Last week, Hipkins pointed the finger squarely at National, saying the number of domestic students at polytechnics fell by more than 23,000 between 2011 and 2017.

“During the last six years National was in office, the skills shortage grew from a gap to a chasm,” he said.

The cost per student is high, as are staff salary costs. Added to that are issues with management and governance capability, as well as a drop in government funding in real terms.

While some have tried to collaborate to stamp out inefficiencies and ramp up international student business, challenges remain.

“Over time, unless something changes, these ITPs risk suffering a shock that tips them over the edge, or will gradually become increasingly less capable of delivering high-quality and attractive offerings to students,” the TEC said.

Cabinet documents expanded on the TEC’s comments, with Hipkins saying much of the sector was projected to be in deficit within two to three years under current settings.

He said there was an “urgent issue of viability”, and there needed to be action to build a healthy sector rather than propping up the status quo.

What to expect from the overhaul

As part of its wider education work programme, which includes a review of Tomorrow’s Schools and an NCEA review, the Government is also overhauling the ITP sector and developing a new approach through the ITP 2020 Roadmap.

The Government expects fees-free tertiary education will encourage more people to enrol over the next few years, although it does not yet know the extent of that impact.

Increased funding will likely be part of the solution, but Hipkins said extra funding alone would mask the issues rather than deal with them.

While some ITPs were successful, positive innovations at one provider had not spread, meaning there was not success at a national level.

The options considered by those in the taskforce sat on a continuum from where the sector is now – 16 autonomous ITPs – to a single, centralised system.

In a Cabinet paper last year, Hipkins said ITPs needed to operate more as a system, to realise efficiencies, and make the most of collaboration in course design and administration.

But wholesale centralisation could lead to the sector being bogged down by a lack of flexibility and large amounts of red tape, he said.

Concern for jobs and potential closures

Some high-performing ITPs, as well as the TEU,; are concerned the Government may go for wholesale centralisation.

The high-performing ITPs don’t want to be dragged down, or lose their point of difference, while the TEU is concerned about potential job losses.

Some in the sector expect the establishment of a single, national institute with regional campuses, which could lead to qualifications becoming generic, the removal of competition, and the shutting of some ITPs. 

However, Hipkins would not release any details ahead of the announcement.

Off the back of chatter in the sector, National estimated 1000 full-time jobs would go as a result of the changes, and warned of full centralisation and amalgamation.

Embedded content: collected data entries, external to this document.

<file path="src/switch_route_pkg.sv">
// constants and types shared by the request route decoder
package switch_route_pkg;

  // ----------------------------------------
  // register map, per port stride 0x20
  // ----------------------------------------
  localparam logic [2:0] REG_MEM_BASE  = 3'h0;
  localparam logic [2:0] REG_MEM_LIMIT = 3'h1;
  localparam logic [2:0] REG_IO_RANGE  = 3'h2;
  localparam logic [2:0] REG_BUS       = 3'h3;
  localparam logic [2:0] REG_CTRL      = 3'h4;
  localparam logic [2:0] REG_STATUS    = 3'h5;
  localparam int         PORT_SHIFT    = 5;
  localparam int         REG_SHIFT     = 2;

  // ----------------------------------------
  // control word fields
  // ----------------------------------------
  localparam int CTL_MEM_EN    = 0;
  localparam int CTL_IO_EN     = 1;
  localparam int CTL_MASTER_EN = 2;
  localparam int CTL_DECODE_EN = 3;
  localparam int CTL_MA_MODE   = 4;
  localparam int CTL_SERR_EN   = 5;
  localparam int CTL_FLOOD     = 6;
  localparam int CTL_FATAL     = 7;
  localparam int CTL_NONFATAL  = 8;
  localparam int CTL_HOST_HIDE = 9;
  localparam int CTL_UP_CFG    = 10;
  localparam int CTL_ISA_EN    = 11;
  localparam int CTL_VGA_EN    = 12;
  localparam int CTL_PRIMARY   = 13;
  localparam int CTL_DEF_LSB   = 14;
  localparam int CTL_UNIT_LSB  = 18;
  localparam int CTL_DEV_LSB   = 23;

  // ----------------------------------------
  // status word fields, write one to clear
  // ----------------------------------------
  localparam int STA_DET_MA     = 0;
  localparam int STA_SIG_TA     = 1;
  localparam int STA_SIG_SE     = 2;
  localparam int STA_SEC_DET_MA = 3;
  localparam int STA_SEC_SIG_TA = 4;
  localparam int STA_CHAIN_END  = 5;
  localparam int STA_WIDTH      = 6;

  // ----------------------------------------
  // reset values and fixed windows
  // ----------------------------------------
  localparam logic [31:0] RST_MEM_BASE  = 32'hffffffff;
  localparam logic [31:0] RST_MEM_LIMIT = 32'h00000000;
  localparam logic [31:0] RST_IO_RANGE  = 32'h0000ffff;
  localparam logic [31:0] RST_BUS       = 32'h00000000;
  localparam logic [31:0] RST_CTRL      = 32'h00000000;
  localparam logic [31:0] VGA_MEM_LO    = 32'h000a0000;
  localparam logic [31:0] VGA_MEM_HI    = 32'h000bffff;
  localparam logic [15:0] VGA_IO_LO     = 16'h03b0;
  localparam logic [15:0] VGA_IO_HI     = 16'h03df;
  localparam logic [31:0] ALL_ONES      = 32'hffffffff;

  // ----------------------------------------
  // request kinds and routing actions
  // ----------------------------------------
  typedef enum logic [2:0] {
    KIND_MEM, KIND_IO, KIND_CFG0, KIND_CFG1, KIND_MSG0, KIND_INTR, KIND_SMGT
  } kind_t;

  typedef enum logic [2:0] {
    ACT_NONE, ACT_FORWARD, ACT_REFLECT, ACT_LOCAL, ACT_DROP,
    ACT_MASTER_ABORT, ACT_TARGET_ABORT, ACT_NORMAL_ONES
  } action_t;

endpackage

</file>
<file path="src/switch_request_route_decoder.sv">
// request routing decision logic for a multi-port switch, with apb registers
// ----------------------------------------
// ----------------------------------------
`timescale 1ns/100ps
`default_nettype none

module switch_request_route_decoder #(
  parameter int NPORT = 4,
  parameter int PW    = 2
) (
  input  wire logic                     mclk,
  input  wire logic                     srst,
  input  wire logic                     psel,
  input  wire logic                     penable,
  input  wire logic                     pwrite,
  input  wire logic [11:0]              paddr,
  input  wire logic [31:0]              pwdata,
  output logic      [31:0]              prdata,
  output logic                          pready,
  output logic                          pslverr,
  input  wire logic                     reqValid,
  input  wire logic [PW-1:0]            reqPort,
  input  wire switch_route_pkg::kind_t  reqKind,
  input  wire logic                     reqPosted,
  input  wire logic                     reqCompat,
  input  wire logic [31:0]              reqAddr,
  input  wire logic [7:0]               reqBus,
  input  wire logic [4:0]               reqDev,
  output logic                          resValid,
  output switch_route_pkg::action_t     resAction,
  output logic      [PW-1:0]            resPort,
  output logic                          resToType0,
  output logic                          resClearCompat,
  output logic      [NPORT-1:0]         floodPorts,
  output logic                          fatalIrq,
  output logic                          nonfatalIrq
);

  // ----------------------------------------
  // apb decode
  // ----------------------------------------
  wire logic [2:0] aPort   = paddr[7:5];
  wire logic [2:0] aReg    = paddr[4:2];
  wire logic       aHit    = (paddr[11:8] == 4'h0) && ({29'h0, aPort} < NPORT)
                             && (aReg <= switch_route_pkg::REG_STATUS);
  wire logic       access  = psel && penable && !pready;
  wire logic       wrStb   = psel && penable && pready && pwrite && aHit;
  logic [31:0]          memBase  [NPORT];
  logic [31:0]          memLimit [NPORT];
  logic [31:0]          ioRange  [NPORT];
  logic [31:0]          busCfg   [NPORT];
  logic [31:0]          ctrl     [NPORT];
  logic [5:0]           status   [NPORT];
  logic [31:0]          rdArr    [NPORT][6];
  logic [NPORT-1:0]     inRng;
  logic [NPORT-1:0]     busIn;
  logic [NPORT-1:0]     isSec;
  logic [NPORT-1:0]     masterOn;
  logic [NPORT-1:0]     serrOn;
  logic [NPORT-1:0]     nDetMa;
  logic [NPORT-1:0]     nSigTa;
  logic [NPORT-1:0]     nSigSe;
  logic [NPORT-1:0]     nSecMa;
  logic [NPORT-1:0]     nSecTa;
  logic [NPORT-1:0]     nChain;
  // ----------------------------------------
  // per port registers and hit terms
  // ----------------------------------------
  for (genvar i = 0; i < NPORT; i++)
  begin : g_port
    wire logic sel = wrStb && (aPort == 3'(i));
    wire logic [15:0] ioA = reqAddr[15:0];
    wire logic memWin = (reqAddr >= memBase[i]) && (reqAddr <= memLimit[i]);
    wire logic vgaMem = ctrl[i][switch_route_pkg::CTL_VGA_EN]
                        && (reqAddr >= switch_route_pkg::VGA_MEM_LO)
                        && (reqAddr <= switch_route_pkg::VGA_MEM_HI);
    wire logic ioWin  = (ioA >= ioRange[i][15:0]) && (ioA <= ioRange[i][31:16])
                        && !(ctrl[i][switch_route_pkg::CTL_ISA_EN]
                        && (ioA[9:8] != 2'h0));
    wire logic vgaIo  = ctrl[i][switch_route_pkg::CTL_VGA_EN]
                        && (ioA >= switch_route_pkg::VGA_IO_LO)
                        && (ioA <= switch_route_pkg::VGA_IO_HI);
    wire logic [31:0] clr = (sel && aReg == switch_route_pkg::REG_STATUS)
                            ? pwdata : 32'h0;
    wire logic [5:0] sets = {nChain[i], nSecTa[i], nSecMa[i],
                             nSigSe[i], nSigTa[i], nDetMa[i]};
    assign inRng[i] = (reqKind == switch_route_pkg::KIND_MEM) ? (memWin || vgaMem)
                                                                : (ioWin || vgaIo);
    assign busIn[i]    = (reqBus >= busCfg[i][15:8]) && (reqBus <= busCfg[i][23:16]);
    assign isSec[i]    = !ctrl[i][switch_route_pkg::CTL_PRIMARY];
    assign masterOn[i] = ctrl[i][switch_route_pkg::CTL_MASTER_EN];
    assign serrOn[i]   = ctrl[i][switch_route_pkg::CTL_SERR_EN];
    assign rdArr[i][0] = memBase[i];
    assign rdArr[i][1] = memLimit[i];
    assign rdArr[i][2] = ioRange[i];
    assign rdArr[i][3] = busCfg[i];
    assign rdArr[i][4] = ctrl[i];
    assign rdArr[i][5] = {26'h0, status[i]};
    always_ff @(posedge mclk)
    begin
      if (srst)
      begin
        memBase[i]  <= switch_route_pkg::RST_MEM_BASE;
        memLimit[i] <= switch_route_pkg::RST_MEM_LIMIT;
        ioRange[i]  <= switch_route_pkg::RST_IO_RANGE;
        busCfg[i]   <= switch_route_pkg::RST_BUS;
        ctrl[i]     <= switch_route_pkg::RST_CTRL;
        status[i]   <= 6'h0;
      end
      else
      begin
        if (sel && aReg == switch_route_pkg::REG_MEM_BASE)
          memBase[i] <= pwdata;
        if (sel && aReg == switch_route_pkg::REG_MEM_LIMIT)
          memLimit[i] <= pwdata;
        if (sel && aReg == switch_route_pkg::REG_IO_RANGE)
          ioRange[i] <= pwdata;
        if (sel && aReg == switch_route_pkg::REG_BUS)
          busCfg[i] <= {8'h0, pwdata[23:0]};
        if (sel && aReg == switch_route_pkg::REG_CTRL)
          ctrl[i] <= {4'h0, pwdata[27:0]};
        status[i] <= (status[i] & ~clr[5:0]) | sets;
      end
    end
  end
  // ----------------------------------------
  // apb response
  // ----------------------------------------
  wire logic [31:0] rdWord = aHit ? rdArr[aPort[PW-1:0]][aReg] : 32'h0;
  always_ff @(posedge mclk)
  begin
    if (srst)
    begin
      pready  <= 1'b0;
      prdata  <= 32'h0;
      pslverr <= 1'b0;
    end
    else
    begin
      pready  <= access;
      prdata  <= (access && !pwrite) ? rdWord : 32'h0;
      pslverr <= access && !aHit;
    end
  end
  // ----------------------------------------
  // ingress port views
  // ----------------------------------------
  wire logic [31:0]   ingCtl   = ctrl[reqPort];
  wire logic [31:0]   ingBus   = busCfg[reqPort];
  wire logic [PW-1:0] dp       = ingCtl[switch_route_pkg::CTL_DEF_LSB +: PW];
  wire logic          upstream = isSec[reqPort];
  wire logic          maMode   = ingCtl[switch_route_pkg::CTL_MA_MODE];
  wire logic          devIsId  = reqDev == ingCtl[switch_route_pkg::CTL_UNIT_LSB +: 5];
  wire logic          devIsDn  = (reqDev == ingCtl[switch_route_pkg::CTL_DEV_LSB +: 5])
                                 && !ingCtl[switch_route_pkg::CTL_HOST_HIDE];
  wire logic          devInPart = {27'h0, reqDev} < NPORT;
  wire logic          spaceOn  = (reqKind == switch_route_pkg::KIND_MEM)
                                 ? ingCtl[switch_route_pkg::CTL_MEM_EN]
                                 : ingCtl[switch_route_pkg::CTL_IO_EN];
  wire logic          decodeOn = ingCtl[switch_route_pkg::CTL_DECODE_EN];
  wire logic [NPORT-1:0] dsHit = inRng & {NPORT{decodeOn && spaceOn}};
  wire logic [NPORT-1:0] usHit = inRng | ~masterOn;
  function automatic logic onlyOne(input logic [NPORT-1:0] v);
    onlyOne = (v != '0) && ((v & (v - 1'b1)) == '0);
  endfunction
  function automatic logic [PW-1:0] firstIdx(input logic [NPORT-1:0] v);
    firstIdx = '0;
    for (int k = NPORT - 1; k >= 0; k--)
      if (v[k])
        firstIdx = PW'(k);
  endfunction
  // ----------------------------------------
  // routing decision
  // ----------------------------------------
  switch_route_pkg::action_t nAct;
  logic [PW-1:0]    nPort;
  logic             nType0;
  logic             nClr;
  logic             fail;
  logic             chainErr;
  logic [NPORT-1:0] secVec;
  logic [NPORT-1:0] nFlood;
  logic             nFatal;
  logic             nNonfatal;
  wire logic [NPORT-1:0] ingBit = NPORT'(1) << reqPort;
  always_comb
  begin
    nAct     = switch_route_pkg::ACT_NONE;
    nPort    = reqPort;
    nType0   = 1'b0;
    nClr     = 1'b0;
    fail     = 1'b0;
    chainErr = 1'b0;
    secVec   = '0;
    case (reqKind)
      switch_route_pkg::KIND_MEM, switch_route_pkg::KIND_IO:
      begin
        if (!upstream)
        begin
          secVec = dsHit & isSec;
          if (reqCompat || !decodeOn)
          begin
            nAct  = switch_route_pkg::ACT_FORWARD;
            nPort = dp;
          end
          else if (!dsHit[reqPort])
          begin
            nAct     = reqPosted ? switch_route_pkg::ACT_DROP
                                 : switch_route_pkg::ACT_MASTER_ABORT;
            chainErr = reqPosted;
          end
          else if (!onlyOne(secVec))
            fail = 1'b1;
          else
          begin
            nAct  = switch_route_pkg::ACT_FORWARD;
            nPort = firstIdx(secVec);
          end
        end
        else
        begin
          secVec = usHit & isSec;
          if (usHit[reqPort])
            nAct = switch_route_pkg::ACT_REFLECT;
          else if (usHit[dp] && !onlyOne(secVec))
            fail = 1'b1;
          else if (usHit[dp])
          begin
            nAct  = switch_route_pkg::ACT_FORWARD;
            nPort = firstIdx(secVec);
            nClr  = 1'b1;
          end
          else
          begin
            nAct  = switch_route_pkg::ACT_FORWARD;
            nPort = dp;
          end
        end
      end
      switch_route_pkg::KIND_CFG0:
      begin
        if (!upstream)
          nAct = devIsId ? switch_route_pkg::ACT_LOCAL
                         : switch_route_pkg::ACT_MASTER_ABORT;
        else
          nAct = (devIsDn && ingCtl[switch_route_pkg::CTL_UP_CFG])
                 ? switch_route_pkg::ACT_LOCAL
                 : switch_route_pkg::ACT_MASTER_ABORT;
      end
      switch_route_pkg::KIND_CFG1:
      begin
        secVec = busIn & isSec;
        if (!upstream)
        begin
          if (!busIn[reqPort])
            nAct = switch_route_pkg::ACT_MASTER_ABORT;
          else if (reqBus == ingBus[15:8] && devInPart)
          begin
            nAct  = switch_route_pkg::ACT_LOCAL;
            nPort = reqDev[PW-1:0];
          end
          else if (reqBus == ingBus[15:8] || !onlyOne(secVec))
            fail = 1'b1;
          else
          begin
            nAct   = switch_route_pkg::ACT_FORWARD;
            nPort  = firstIdx(secVec);
            nType0 = reqBus == busCfg[firstIdx(secVec)][15:8];
          end
        end
        else if (!ingCtl[switch_route_pkg::CTL_UP_CFG])
          nAct = switch_route_pkg::ACT_MASTER_ABORT;
        else if (reqBus == ingBus[15:8])
        begin
          nAct   = devIsDn ? switch_route_pkg::ACT_LOCAL
                           : switch_route_pkg::ACT_REFLECT;
          nType0 = !devIsDn;
        end
        else if (busIn[reqPort])
          nAct = switch_route_pkg::ACT_REFLECT;
        else if (reqBus == ingBus[7:0])
        begin
          if (devInPart)
          begin
            nAct  = switch_route_pkg::ACT_LOCAL;
            nPort = reqDev[PW-1:0];
          end
          else
            fail = 1'b1;
        end
        else if (!busIn[dp])
        begin
          nAct  = switch_route_pkg::ACT_FORWARD;
          nPort = dp;
        end
        else if (!onlyOne(secVec))
          fail = 1'b1;
        else
        begin
          nAct   = switch_route_pkg::ACT_FORWARD;
          nPort  = firstIdx(secVec);
          nType0 = reqBus == busCfg[firstIdx(secVec)][15:8];
          nClr   = 1'b1;
        end
      end
      switch_route_pkg::KIND_MSG0:
      begin
        chainErr = upstream ? !devIsDn : !devIsId;
        nAct     = chainErr ? switch_route_pkg::ACT_DROP
                            : switch_route_pkg::ACT_LOCAL;
      end
      default:
      begin
        nAct  = switch_route_pkg::ACT_FORWARD;
        nPort = dp;
      end
    endcase
  end
  // ----------------------------------------
  // abort side effects
  // ----------------------------------------
  wire logic posted  = reqPosted && reqKind != switch_route_pkg::KIND_CFG1;
  wire logic failNp  = reqValid && fail && !posted;
  wire logic failP   = reqValid && fail && posted && maMode;
  wire logic floodOn = failP && ingCtl[switch_route_pkg::CTL_FLOOD] && serrOn[reqPort];
  wire logic vibOn   = floodOn && upstream;
  wire logic [NPORT-1:0] vibPri = {NPORT{vibOn}} & ~isSec & serrOn;
  wire logic [NPORT-1:0] vibSec = {NPORT{vibOn}} & isSec & ~ingBit;
  wire switch_route_pkg::action_t failAct =
    posted ? switch_route_pkg::ACT_DROP
           : (maMode ? switch_route_pkg::ACT_TARGET_ABORT
                     : switch_route_pkg::ACT_NORMAL_ONES);
  assign nDetMa    = (reqValid && fail && upstream) ? ingBit : '0;
  assign nSecMa    = (reqValid && fail && !upstream) ? ingBit : '0;
  assign nSigTa    = (failNp && maMode && !upstream) ? ingBit : '0;
  assign nSecTa    = (failNp && maMode && upstream) ? ingBit : '0;
  assign nSigSe    = (floodOn ? ingBit : '0) | vibPri;
  assign nFlood    = (floodOn ? ingBit : '0) | vibPri | vibSec;
  assign nChain    = (reqValid && chainErr) ? ingBit : '0;
  assign nFatal    = failP && !floodOn && ingCtl[switch_route_pkg::CTL_FATAL];
  assign nNonfatal = failP && !floodOn && !ingCtl[switch_route_pkg::CTL_FATAL]
                     && ingCtl[switch_route_pkg::CTL_NONFATAL];
  // ----------------------------------------
  // registered result
  // ----------------------------------------
  always_ff @(posedge mclk)
  begin
    if (srst)
    begin
      resValid       <= 1'b0;
      resAction      <= switch_route_pkg::ACT_NONE;
      resPort        <= '0;
      resToType0     <= 1'b0;
      resClearCompat <= 1'b0;
      floodPorts     <= '0;
      fatalIrq       <= 1'b0;
      nonfatalIrq    <= 1'b0;
    end
    else
    begin
      resValid       <= reqValid;
      resAction      <= !reqValid ? switch_route_pkg::ACT_NONE
                                  : (fail ? failAct : nAct);
      resPort        <= nPort;
      resToType0     <= reqValid && nType0;
      resClearCompat <= reqValid && nClr && reqCompat;
      floodPorts     <= nFlood;
      fatalIrq       <= nFatal;
      nonfatalIrq    <= nNonfatal;
    end
  end

endmodule

`default_nettype wire

</file>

“At the moment, if we don’t do anything, we are going to see these institutions continuing to fall over. Then they’ll be retrenching; they’ll be closing programmes; laying off staff.”

Hipkins told Newshub Nation late last year he expected “fewer polytechs at the end of this exercise” but walked that back while disputing National’s claims, saying on Tuesday the Government’s changes would strengthen the network as a whole and did not include the closure of ITPs.

“At the moment, if we don’t do anything, we are going to see these institutions continuing to fall over. Then they’ll be retrenching; they’ll be closing programmes; laying off staff.”

The Government’s changes would focus on provincial New Zealand, especially where the sector could help support regional economic growth and Provincial Growth Fund priorities, while also seeking to fill skills shortages.

Reti said he appreciated some centralisation and amalgamation in the sector could help struggling ITPs perform better and share innovations.

However, he said providers needed to have the flexibility to cater to their specific regions and the skills needed in those areas.

The Government had to be careful not to throw the baby out with the bathwater, as some providers were doing a good job, he said.